10. Data Collection Process – Lessons
Learned
Qualify the data quality: Some data collected will be
nonsensical. There are 2 approaches to handle this:
Eliminate this data altogether. (not really recommended as data
is lost)
Include a qualifier on the data rating it ‘a’ to ‘f’. The ISBSG
database has a rating similar to this.
Capture both total size and amount of reuse:
Reuse is an essential part of software size. Just
collecting total size will skew the size/effort correlation.
Don’t eliminate data points just because of the
programming language: size can be converted from one
language to another!
11. Data Collection Process – Lessons
Learned
Have a normalization process and keep the data
both in raw and normalized forms.
Data will be collected in varying phases, labor categories, size
definitions etc. Keep the raw data. And have a standard, well
documented normalization process that is rigorously followed to
normalize to a standard set of activities, phases etc.
Have a structure for data storage: An excel sheet
can be used but will become unworkable as the
database grows. Get the data into an open database
asap.
Offer them something in return: this could be a
sanitized copy of the database or at least a benchmark
showing how data fits with the rest of the database!
12. Data Integrity
Good quality data is paramount to ensure
good calibration results.
13. Data Integrity - Checklist
Review the goal of the data collection
What is the data being used for? E.g. project type
calibration, later use for estimation by analogy etc.
This drives the data being collected.
Ensure the integrity of the data collection
process
Have the groups providing data been trained with
regard to the required data?
Definitions
Are different projects providing data using the same
data definitions?
14. Data Integrity - Checklist
Approval of Inputs
Has at least one designated individual approved the
inputs for each project?
Missing Data
Has any missing data been identified?
Estimates/Actuals
Are estimates of data items used in place of missing
actual data?
Rationale
Provide written rationale for any estimates used in
the calibration
15. Data Integrity - Checklist
Sensitivity Analysis
If estimates are used in lieu of actuals, has a
sensitivity analysis been done to evaluate the impact
on the calibration of varying assumptions with respect
to the estimates?
Extra Data
Has any extra data or different definitions been used?
Changes
Describe any changes made and the rationale for
them.
16. Data Integrity - Checklist
Additional Data
Has any additional data been collected that
can be used for later purposes?
Identify the extra data and how it might be
used. Examples include effort and schedule
portions for detailed phases and activities.
Size Conversion
Have all size measures been converted to
eSLOC or another base unit?
17. Data Integrity - Checklist
Counting Conventions
What SLOC counting conventions were followed
(logical SLOC, physical SLOC etc)?
If SLOC is not used, what definitions were followed
(such as IFPUG 4.2 standard, use cases 2.0)
Reuse
Are all reuse parameters provided for reused,
modified and COTS software portions?
Has all reuse and modification been accounted for
and converted into equivalent SLOC?
18. Data Integrity - Checklist
Reused/Modified
Does the total equivalent size include all new software and the
equivalent sizes of reused and modified software?
Evolution
Has Requirements Evolution been reported?
Input Ranges
Make sure that there are no ranges in the volume input, as that
would indicate previously estimated values.
Factors
Has the environment and scaling factors been updated?
Hours per Month
Has the correct HPM been applied?
19. Data Integrity – Additional Tips
Actual Phase Information: all activities may NOT be included. E.g.

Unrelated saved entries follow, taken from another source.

## config.mk

```make
export PLATFORM = sky130hd
export DESIGN_NAME = pcp_top
export DESIGN_NICKNAME = d
export VERILOG_FILES = /design/src/rtl/pcp_pkg.sv /design/src/rtl/pcp_ctrl_reg.sv /design/src/rtl/pcp_chan.sv /design/src/rtl/pcp_top.sv
export SDC_FILE = /design/constraint.sdc
export NUM_CORES = 1
export LEC_CHECK = 0
export CAP_MARGIN = 20
export CORE_UTILIZATION = 40
export DETAILED_ROUTE_END_ITERATION = 6
export GPL_ROUTABILITY_DRIVEN = 0
export HOLD_SLACK_MARGIN = 0.02
export PLACE_DENSITY = 0.7
export SLEW_MARGIN = 20
export SYNTH_ARGS = -nofsm -noshare
export SYNTH_HDL_FRONTEND = slang
export SYNTH_SLANG_ARGS = --single-unit
```

## constraint.sdc

```tcl
create_clock -name clk -period 2.8 [get_ports clk]
set_input_delay 0.56 -clock clk [delete_from_list [all_inputs] [get_ports clk]]
set_output_delay 0.56 -clock clk [all_outputs]
set_load 0.05 [all_outputs]
```

## src/rtl/pcp_pkg.sv

```systemverilog
package pcp_pkg;

  localparam int CODE_W   = 6;
  localparam int CFG_W    = CODE_W + 3;
  localparam int CH_PITCH = 16;
  localparam logic [1:0] PRIV_USER = 2'd3;

  typedef enum logic [1:0] {
    SEL_CTRL = 2'd0,
    SEL_CNT0 = 2'd1,
    SEL_CNT1 = 2'd2,
    SEL_NONE = 2'd3
  } reg_sel_e;

  // Per-channel field group, packed in its bit order inside the select register.
  typedef struct packed {
    logic              cyc_mode;
    logic              en_user;
    logic              en_sup;
    logic [CODE_W-1:0] code;
  } chan_cfg_t;

  // Bits of the select register that hold state.
  function automatic logic [63:0] ctrl_mask();
    logic [63:0] m;
    m = '0;
    for (int ch = 0; ch < 2; ch++)
      m[ch*CH_PITCH +: CFG_W] = '1;
    return m;
  endfunction

  function automatic chan_cfg_t cfg_of(input logic [63:0] ctrl, input int ch);
    return chan_cfg_t'(ctrl[ch*CH_PITCH +: CFG_W]);
  endfunction

  function automatic logic code_defined(input logic [CODE_W-1:0] c);
    return (c <= 6'h1F) || ((c >= 6'h22) && (c <= 6'h29));
  endfunction

  function automatic logic priv_allowed(input chan_cfg_t cfg, input logic [1:0] pl);
    return (pl == PRIV_USER) ? cfg.en_user : cfg.en_sup;
  endfunction

endpackage

```

## src/rtl/pcp_ctrl_reg.sv

```systemverilog
module pcp_ctrl_reg #(
  parameter int DATA_W = 64
) (
  input  logic              clk,
  input  logic              rst_n,
  input  logic              wr,
  input  logic [DATA_W-1:0] wdata,
  output logic [DATA_W-1:0] ctrl_q
);
  localparam logic [DATA_W-1:0] MASK = DATA_W'(pcp_pkg::ctrl_mask());

  always_ff @(posedge clk or negedge rst_n) begin
    if (!rst_n)  ctrl_q <= '0;
    else if (wr) ctrl_q <= wdata & MASK;
  end

  // reserved bits never take a value
  a_r5_reserved_zero: assert property (@(posedge clk) disable iff (!rst_n)
    (ctrl_q & ~MASK) == '0);

  // a write shows on the next cycle
  a_r11_ctrl_write: assert property (@(posedge clk) disable iff (!rst_n)
    wr |=> ctrl_q == ($past(wdata) & MASK));

  // no write, no change
  a_r1_ctrl_hold: assert property (@(posedge clk) disable iff (!rst_n)
    !wr |=> $stable(ctrl_q));
endmodule

```

## src/rtl/pcp_chan.sv

```systemverilog
module pcp_chan #(
  parameter int CNT_W   = 40,
  parameter int NUM_EVT = 64
) (
  input  logic                clk,
  input  logic                rst_n,
  input  pcp_pkg::chan_cfg_t  cfg,
  input  logic [1:0]          priv_lvl,
  input  logic [NUM_EVT-1:0]  evt_strobe,
  input  logic                wr,
  input  logic [CNT_W-1:0]    wdata,
  output logic [CNT_W-1:0]    cnt_q,
  output logic                inc_o
);
  logic allowed;
  logic code_ok;
  logic hit;

  assign allowed = pcp_pkg::priv_allowed(cfg, priv_lvl);
  assign code_ok = pcp_pkg::code_defined(cfg.code);
  assign hit     = cfg.cyc_mode | evt_strobe[cfg.code];
  assign inc_o   = allowed & code_ok & hit;

  always_ff @(posedge clk or negedge rst_n) begin
    if (!rst_n)      cnt_q <= '0;
    else if (wr)     cnt_q <= wdata;
    else if (inc_o)  cnt_q <= cnt_q + CNT_W'(1);
  end

  // write wins over an increment
  a_r11_write_wins: assert property (@(posedge clk) disable iff (!rst_n)
    wr |=> cnt_q == $past(wdata));

  // no qualifying cycle, no change
  a_r7_hold_idle: assert property (@(posedge clk) disable iff (!rst_n)
    (!wr && !inc_o) |=> $stable(cnt_q));

  // reserved code freezes the counter
  a_r9_reserved_code: assert property (@(posedge clk) disable iff (!rst_n)
    (!wr && !pcp_pkg::code_defined(cfg.code)) |=> $stable(cnt_q));

  // a disallowed privilege freezes the counter
  a_r6_priv_gate: assert property (@(posedge clk) disable iff (!rst_n)
    (!wr && ((priv_lvl == 2'd3) ? !cfg.en_user : !cfg.en_sup)) |=> $stable(cnt_q));

  // silent wrap
  a_r10_wrap: assert property (@(posedge clk) disable iff (!rst_n)
    (!wr && inc_o && (cnt_q == '1)) |=> cnt_q == '0);
endmodule

```

## src/rtl/pcp_top.sv

```systemverilog
module pcp_top #(
  parameter int DATA_W  = 64,
  parameter int CNT_W   = 40,
  parameter int NUM_EVT = 64
) (
  input  logic               clk,
  input  logic               rst_n,
  input  logic               wr_en,
  input  logic [1:0]         wr_sel,
  input  logic [DATA_W-1:0]  wr_data,
  input  logic [1:0]         rd_sel,
  output logic [DATA_W-1:0]  rd_data,
  input  logic [NUM_EVT-1:0] evt_strobe,
  input  logic [1:0]         priv_lvl
);
  import pcp_pkg::*;

  localparam int NUM_CH = 2;
  localparam int PAD_W  = DATA_W - CNT_W;

  logic [DATA_W-1:0] ctrl_q;
  logic              ctrl_wr;
  logic [CNT_W-1:0]  cnt_q [NUM_CH];
  logic [NUM_CH-1:0] cnt_wr;
  logic [NUM_CH-1:0] cnt_inc;

  assign ctrl_wr = wr_en && (wr_sel == SEL_CTRL);

  pcp_ctrl_reg #(.DATA_W(DATA_W)) u_ctrl (
    .clk    (clk),
    .rst_n  (rst_n),
    .wr     (ctrl_wr),
    .wdata  (wr_data),
    .ctrl_q (ctrl_q)
  );

  for (genvar ch = 0; ch < NUM_CH; ch++) begin : g_chan
    assign cnt_wr[ch] = wr_en && (wr_sel == 2'(ch + 1));
    pcp_chan #(.CNT_W(CNT_W), .NUM_EVT(NUM_EVT)) u_chan (
      .clk        (clk),
      .rst_n      (rst_n),
      .cfg        (cfg_of(64'(ctrl_q), ch)),
      .priv_lvl   (priv_lvl),
      .evt_strobe (evt_strobe),
      .wr         (cnt_wr[ch]),
      .wdata      (wr_data[CNT_W-1:0]),
      .cnt_q      (cnt_q[ch]),
      .inc_o      (cnt_inc[ch])
    );
  end

  always_comb begin
    unique case (rd_sel)
      SEL_CTRL: rd_data = ctrl_q;
      SEL_CNT0: rd_data = {{PAD_W{1'b0}}, cnt_q[0]};
      SEL_CNT1: rd_data = {{PAD_W{1'b0}}, cnt_q[1]};
      default:  rd_data = '0;
    endcase
  end

  // counter reads carry zero above the counter width
  always_comb begin
    if (rst_n && (rd_sel != SEL_CTRL))
      a_r10_upper_zero: assert (rd_data[DATA_W-1:CNT_W] == '0);
  end

  // a write with the unused select changes no register
  a_r2_none_sel: assert property (@(posedge clk) disable iff (!rst_n)
    (wr_en && wr_sel == SEL_NONE && cnt_inc == '0) |=>
      ($stable(ctrl_q) && $stable(cnt_q[0]) && $stable(cnt_q[1])));
endmodule

```

==> flow_summary.rst <==
.. list-table::
   :header-rows: 1

   * - Metric
     - Value
   * - Final routed wirelength across all metal layers
     - 25.1 mm
   * - RSZ-0062 raised after global routing
     - true
   * - Diodes inserted
     - 0
   * - Synth warn
     - 0
   * - Final hold slack
     - 0.229 ns
   * - Pins over their slew limit
     - 0
   * - Post-DP HPWL
     - 18.7 mm
   * - Total routing usage reported by global routing
     - 0.259
   * - Initial detailed-routing violation count
     - 764
   * - Type of the worst setup path
     - primary input to flop
   * - Pre-CTS WS
     - -0.346 ns
   * - Area growth from synthesis to final layout
     - 39.5%
   * - Leakage power
     - 3.96 nW
   * - Maximum number of buffers from clock root to sink
     - 2
   * - Number of storage elements in the synthesis netlist
     - 98
   * - Core Area
     - 0.0187 sq mm
   * - Clock sink count
     - 98
   * - Count of distinct cell types in the synthesized netlist
     - 59
   * - Wire length of the first global-routing pass
     - 39.4 mm
   * - Width of the chip
     - 140 microns
   * - Total Die Area
     - 0.0196 sq mm
   * - Final period util
     - 0.977
   * - IR Drop Worst-Case VDD
     - 0.322 mV
   * - Clock latency reported for the late side of the worst-skew pair
     - 0.36 ns
   * - Total power
     - 0.00664 W
   * - Most area-hungry cell type in the Yosys netlist
     - sky130_fd_sc_hd__dfrtp_1
   * - Number of antenna violations at the first check in global routing
     - 0
   * - Proportion of layout cells with a drive suffix above 1
     - 0.218
   * - Root buffer cell
     - sky130_fd_sc_hd__clkbuf_16
   * - Slew of the pin with the lowest slew margin
     - 0.659 ns
   * - Most used flip-flop cell after synthesis
     - sky130_fd_sc_hd__dfrtp_1
   * - Final Worst Setup Slack
     - 0.0646 ns
   * - Chip Height
     - 140 microns
   * - Crit path max-delay family
     - compound AO/OA/AOI/OAI gates
   * - Slowest stage cell, crit path
     - sky130_fd_sc_hd__clkdlybuf4s50_1
   * - Sum of buffers and inverters on the critical path
     - 2
   * - Startpoint class of the critical path
     - primary input
   * - Post-route standard cell area excluding fillers
     - 0.0106 sq mm
   * - Share of the yosys chip area belonging to registers
     - 0.322
   * - Number of input and output port buffers inserted
     - 152
   * - Number of CTS-inserted buffers
     - 9
   * - Clock tree from TritonCTS
     - yes
   * - Min Clock Period, post-route
     - 2.74 ns
   * - Top library cells by usage in the layout, fill and taps aside
     - sky130_fd_sc_hd__nand2_1 (123), sky130_fd_sc_hd__clkdlybuf4s50_1 (111), sky130_fd_sc_hd__dfrtp_1 (98)
   * - Maximum achievable frequency
     - 366 MHz
   * - Commonest non-fill, non-tap cell in the layout
     - sky130_fd_sc_hd__nand2_1
   * - Pin count of the biggest net entering global routing
     - 67
   * - Clock transition at the registers of the reported paths
     - 0.06 ns
   * - Row count
     - 50
   * - Number of detailed-routing iterations run before antenna repair
     - 7
   * - Maximum level of the CTS H-tree
     - 3
   * - CP max stage delay
     - 0.49 ns
   * - Mapped Cells
     - 841
   * - Run status
     - finished, final reports clean
   * - Pwr per Cell Area
     - 625 mW/mm^2
   * - Largest clock skew in the final design
     - 0.00665 ns
   * - Biggest fanout along the worst timing path
     - 16
   * - Number of nets in the final layout
     - 1157
   * - Share of the synthesized area in the top cell type
     - 0.322
   * - Post-DP Area
     - 0.0102 sq mm
   * - Vias in the first global route
     - 7206
   * - Max-cap check violation count
     - 0
   * - Class of the worst hold path
     - primary input to async pin
   * - Detail-routed via count per cell
     - 5.91
   * - Hold Vio Cnt, Final
     - 0
   * - Average cell area after synthesis
     - 9.05 sq um
   * - Final routed DRC violation total
     - 0
   * - Arrival time reported for the critical path endpoint
     - 3.04 ns
   * - Worst slew slack as a fraction of its limit
     - 0.560
   * - CP Data Required Time
     - 3.10 ns
   * - Post-synth ARST share
     - 1.00
   * - Hold-fix buffer count after cts
     - 0
   * - Number of vias after detailed routing
     - 7429
   * - Top area cells in the synthesized netlist
     - sky130_fd_sc_hd__dfrtp_1 (32%), sky130_fd_sc_hd__xnor2_1 (7.7%), sky130_fd_sc_hd__mux4_2 (6.8%)
   * - Count of boundary I/O pins
     - 201
   * - Count of nets left with antenna violations after detail routing
     - 0
   * - Worst Setup End Kind
     - flop
   * - Per-cell routed wire length
     - 20.0 microns
   * - Post-synth EDFFs
     - 0
   * - Starting utilization of the core area
     - 0.407
   * - Final setup violation count
     - 0
   * - Reg-to-reg slack, setup
     - 0.10 ns
   * - Fillcell total
     - 1605
   * - Global route total overflow
     - 0
   * - Critical-path cell list
     - clkdlybuf4s50_1 > mux4_2 > o2bb2ai_1 > o22ai_1 > a211o_1 > buf_12 > a21oi_1 > mux2_2 > nand2_1
   * - Syn Std Cell Area
     - 0.00761 sq mm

system concept and integration is excluded.
Actual Labor Information: all activities may NOT be included. E.g.
configuration and quality assurance is excluded.

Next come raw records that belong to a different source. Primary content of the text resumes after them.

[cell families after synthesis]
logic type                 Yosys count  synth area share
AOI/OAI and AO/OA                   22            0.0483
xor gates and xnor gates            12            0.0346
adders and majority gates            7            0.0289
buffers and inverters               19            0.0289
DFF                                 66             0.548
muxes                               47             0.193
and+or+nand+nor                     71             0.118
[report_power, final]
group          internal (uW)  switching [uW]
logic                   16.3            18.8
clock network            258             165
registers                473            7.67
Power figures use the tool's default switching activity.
`src/rtl/flash_pkg.sv`:
```
package flash_pkg;
  localparam int ADDR_W  = 18;
  localparam int DATA_W  = 8;
  localparam int NUM_BLK = 5;

  typedef enum logic [2:0] {BLK_MAIN_LO, BLK_MAIN_HI, BLK_PAR_LO, BLK_PAR_HI, BLK_BOOT} blk_e;
  typedef enum logic [1:0] {OP_NONE, OP_PROG, OP_ERASE} op_e;

  localparam logic [ADDR_W-1:0] UNLOCK_A = 18'h05555;
  localparam logic [ADDR_W-1:0] UNLOCK_B = 18'h02AAA;
  localparam logic [DATA_W-1:0] KEY_A    = 8'hAA;
  localparam logic [DATA_W-1:0] KEY_B    = 8'h55;
  localparam logic [DATA_W-1:0] C_PROG   = 8'hA0;
  localparam logic [DATA_W-1:0] C_SETUP  = 8'h80;
  localparam logic [DATA_W-1:0] C_ERASE  = 8'h30;
  localparam logic [DATA_W-1:0] C_LOCK   = 8'h40;

  localparam logic [ADDR_W-1:0] BASE_BOOT   = 18'h3C000;
  localparam logic [ADDR_W-1:0] BASE_PAR_HI = 18'h3A000;
  localparam logic [ADDR_W-1:0] BASE_PAR_LO = 18'h38000;
  localparam logic [ADDR_W-1:0] BASE_MAIN_HI = 18'h20000;

  function automatic blk_e blk_of(logic [ADDR_W-1:0] a);
    if (a >= BASE_BOOT)         return BLK_BOOT;
    else if (a >= BASE_PAR_HI)  return BLK_PAR_HI;
    else if (a >= BASE_PAR_LO)  return BLK_PAR_LO;
    else if (a >= BASE_MAIN_HI) return BLK_MAIN_HI;
    else                        return BLK_MAIN_LO;
  endfunction
endpackage

```
`src/rtl/flash_cmd_seq.sv`:
```
module flash_cmd_seq
  import flash_pkg::*;
(
  input  logic              clk_i,
  input  logic              rst_ni,
  input  logic              wr_i,
  input  logic [ADDR_W-1:0] addr_i,
  input  logic [DATA_W-1:0] data_i,
  output logic              start_o,
  output op_e               op_o,
  output logic              lock_set_o
);
  typedef enum logic [2:0] {S_IDLE, S_U1, S_U2, S_PGM, S_SET, S_SU1, S_SU2} seq_e;
  seq_e state_q, state_d;

  function automatic logic hit(logic [ADDR_W-1:0] a, logic [DATA_W-1:0] d,
                               logic [ADDR_W-1:0] ea, logic [DATA_W-1:0] ed);
    return (a == ea) && (d == ed);
  endfunction

  always_comb begin
    state_d    = state_q;
    start_o    = 1'b0;
    op_o       = OP_PROG;
    lock_set_o = 1'b0;
    if (wr_i) begin
      state_d = S_IDLE;  // any mismatch falls back to read mode
      case (state_q)
        S_IDLE: if (hit(addr_i, data_i, UNLOCK_A, KEY_A)) state_d = S_U1;
        S_U1:   if (hit(addr_i, data_i, UNLOCK_B, KEY_B)) state_d = S_U2;
        S_U2: begin
          if (hit(addr_i, data_i, UNLOCK_A, C_PROG))       state_d = S_PGM;
          else if (hit(addr_i, data_i, UNLOCK_A, C_SETUP)) state_d = S_SET;
        end
        S_PGM:  start_o = 1'b1;
        S_SET:  if (hit(addr_i, data_i, UNLOCK_A, KEY_A)) state_d = S_SU1;
        S_SU1:  if (hit(addr_i, data_i, UNLOCK_B, KEY_B)) state_d = S_SU2;
        S_SU2: begin
          if (data_i == C_ERASE) begin
            start_o = 1'b1;
            op_o    = OP_ERASE;
          end else if (hit(addr_i, data_i, UNLOCK_A, C_LOCK)) begin
            lock_set_o = 1'b1;
          end
        end
        default: state_d = S_IDLE;
      endcase
    end
  end

  always_ff @(posedge clk_i or negedge rst_ni) begin
    if (!rst_ni) state_q <= S_IDLE;
    else         state_q <= state_d;
  end
endmodule

```
`src/rtl/flash_op_timer.sv`:
```
module flash_op_timer
  import flash_pkg::*;
#(
  parameter int PROG_CYC  = 12500,
  parameter int ERASE_CYC = 250000
) (
  input  logic clk_i,
  input  logic rst_ni,
  input  logic start_i,
  input  op_e  op_i,
  output logic busy_o,
  output logic done_o
);
  localparam int MAX_CYC = (PROG_CYC > ERASE_CYC) ? PROG_CYC : ERASE_CYC;
  localparam int CNT_W   = $clog2(MAX_CYC + 1);

  logic [CNT_W-1:0] cnt_q;
  logic             busy_q;

  assign busy_o = busy_q;
  assign done_o = busy_q && (cnt_q == CNT_W'(1));

  always_ff @(posedge clk_i or negedge rst_ni) begin
    if (!rst_ni) begin
      cnt_q  <= '0;
      busy_q <= 1'b0;
    end else if (start_i) begin
      cnt_q  <= (op_i == OP_ERASE) ? CNT_W'(ERASE_CYC) : CNT_W'(PROG_CYC);
      busy_q <= 1'b1;
    end else if (busy_q) begin
      cnt_q <= cnt_q - CNT_W'(1);
      if (cnt_q == CNT_W'(1)) busy_q <= 1'b0;
    end
  end
endmodule

```
`src/rtl/flash_store.sv`:
```
module flash_store
  import flash_pkg::*;
#(
  parameter int OFS_W = 2
) (
  input  logic              clk_i,
  input  logic              por_ni,
  input  logic              commit_i,
  input  op_e               op_i,
  input  blk_e              blk_i,
  input  logic [OFS_W-1:0]  ofs_i,
  input  logic [DATA_W-1:0] data_i,
  input  blk_e              rd_blk_i,
  input  logic [OFS_W-1:0]  rd_ofs_i,
  output logic [DATA_W-1:0] rd_data_o
);
  localparam int DEPTH     = 1 << OFS_W;
  localparam int BLK_SLOTS = 1 << $bits(blk_e);

  logic [DATA_W-1:0] rd_bus [BLK_SLOTS];

  for (genvar b = 0; b < BLK_SLOTS; b++) begin : g_blk
    if (b < NUM_BLK) begin : g_used
      logic [DATA_W-1:0] cell_q [DEPTH];
      logic              sel;
      assign sel = commit_i && (blk_i == blk_e'(b));

      always_ff @(posedge clk_i or negedge por_ni) begin
        if (!por_ni) begin
          for (int i = 0; i < DEPTH; i++) cell_q[i] <= '1;
        end else if (sel) begin
          if (op_i == OP_ERASE) begin
            for (int i = 0; i < DEPTH; i++) cell_q[i] <= '1;
          end else begin
            cell_q[ofs_i] <= cell_q[ofs_i] & data_i;  // bits only clear
          end
        end
      end
      assign rd_bus[b] = cell_q[rd_ofs_i];
    end else begin : g_none
      assign rd_bus[b] = '1;
    end
  end

  assign rd_data_o = rd_bus[rd_blk_i];
endmodule

```
`src/rtl/flash_ctrl.sv`:
```
module flash_ctrl
  import flash_pkg::*;
#(
  parameter int PROG_CYC  = 12500,
  parameter int ERASE_CYC = 250000,
  parameter int OFS_W     = 2
) (
  input  logic              clk_i,
  input  logic              por_ni,
  input  logic              rst_ni,
  input  logic              ce_ni,
  input  logic              oe_ni,
  input  logic              we_ni,
  input  logic [ADDR_W-1:0] addr_i,
  input  logic [DATA_W-1:0] data_i,
  output logic [DATA_W-1:0] data_o,
  output logic              data_oe_o
);
  logic ctl_rst_n;
  assign ctl_rst_n = por_ni & rst_ni;

  logic we_q, rd_q, rd_act, wr_stb;
  logic busy, done;
  logic seq_start, seq_lock, start_ok;
  op_e  seq_op;
  blk_e in_blk;

  op_e               op_q;
  blk_e              blk_q;
  logic [OFS_W-1:0]  ofs_q;
  logic [DATA_W-1:0] dat_q;
  logic              poll_b7_q, toggle_q, lock_q;
  logic [DATA_W-1:0] rd_data;

  assign in_blk   = blk_of(addr_i);
  assign rd_act   = !ce_ni && !oe_ni && we_ni;
  assign wr_stb   = !ce_ni && !we_q && we_ni && !busy;
  assign start_ok = seq_start && !(lock_q && in_blk == BLK_BOOT);

  always_ff @(posedge clk_i or negedge ctl_rst_n) begin
    if (!ctl_rst_n) begin
      we_q <= 1'b1;
      rd_q <= 1'b0;
    end else begin
      we_q <= we_ni;
      rd_q <= rd_act;
    end
  end

  flash_cmd_seq i_seq (
    .clk_i      (clk_i),
    .rst_ni     (ctl_rst_n),
    .wr_i       (wr_stb),
    .addr_i     (addr_i),
    .data_i     (data_i),
    .start_o    (seq_start),
    .op_o       (seq_op),
    .lock_set_o (seq_lock)
  );

  flash_op_timer #(.PROG_CYC(PROG_CYC), .ERASE_CYC(ERASE_CYC)) i_timer (
    .clk_i   (clk_i),
    .rst_ni  (ctl_rst_n),
    .start_i (start_ok),
    .op_i    (seq_op),
    .busy_o  (busy),
    .done_o  (done)
  );

  always_ff @(posedge clk_i or negedge ctl_rst_n) begin
    if (!ctl_rst_n) begin
      op_q      <= OP_NONE;
      blk_q     <= BLK_MAIN_LO;
      ofs_q     <= '0;
      dat_q     <= '1;
      poll_b7_q <= 1'b1;
      toggle_q  <= 1'b0;
    end else if (start_ok) begin
      op_q      <= seq_op;
      blk_q     <= in_blk;
      ofs_q     <= addr_i[OFS_W-1:0];
      dat_q     <= data_i;
      poll_b7_q <= (seq_op == OP_ERASE) ? 1'b1 : data_i[7];
      toggle_q  <= 1'b0;
    end else if (busy && rd_q && !rd_act) begin
      toggle_q  <= ~toggle_q;
    end
  end

  // lockout survives bus reset; only power-on clears it
  always_ff @(posedge clk_i or negedge por_ni) begin
    if (!por_ni)       lock_q <= 1'b0;
    else if (seq_lock) lock_q <= 1'b1;
  end

  flash_store #(.OFS_W(OFS_W)) i_store (
    .clk_i     (clk_i),
    .por_ni    (por_ni),
    .commit_i  (done),
    .op_i      (op_q),
    .blk_i     (blk_q),
    .ofs_i     (ofs_q),
    .data_i    (dat_q),
    .rd_blk_i  (in_blk),
    .rd_ofs_i  (addr_i[OFS_W-1:0]),
    .rd_data_o (rd_data)
  );

  assign data_oe_o = rd_act;
  always_comb begin
    if (!rd_act)   data_o = '0;
    else if (busy) data_o = {~poll_b7_q, toggle_q, 6'b0};
    else           data_o = rd_data;
  end
endmodule

```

Was the schedule ‘stop and start’?
Resources: where there hard-hitting resource constraints?
Volatility: did requirements undergo extraordinary evolution?
Manager’s objectives: was the project to complete in ‘minimum
time’ or ‘least cost’?
Effort: are effort figures actually derived from cost figures?
Always run sanity checks on data. E.g. one million lines of
code cannot be developed in 3 months.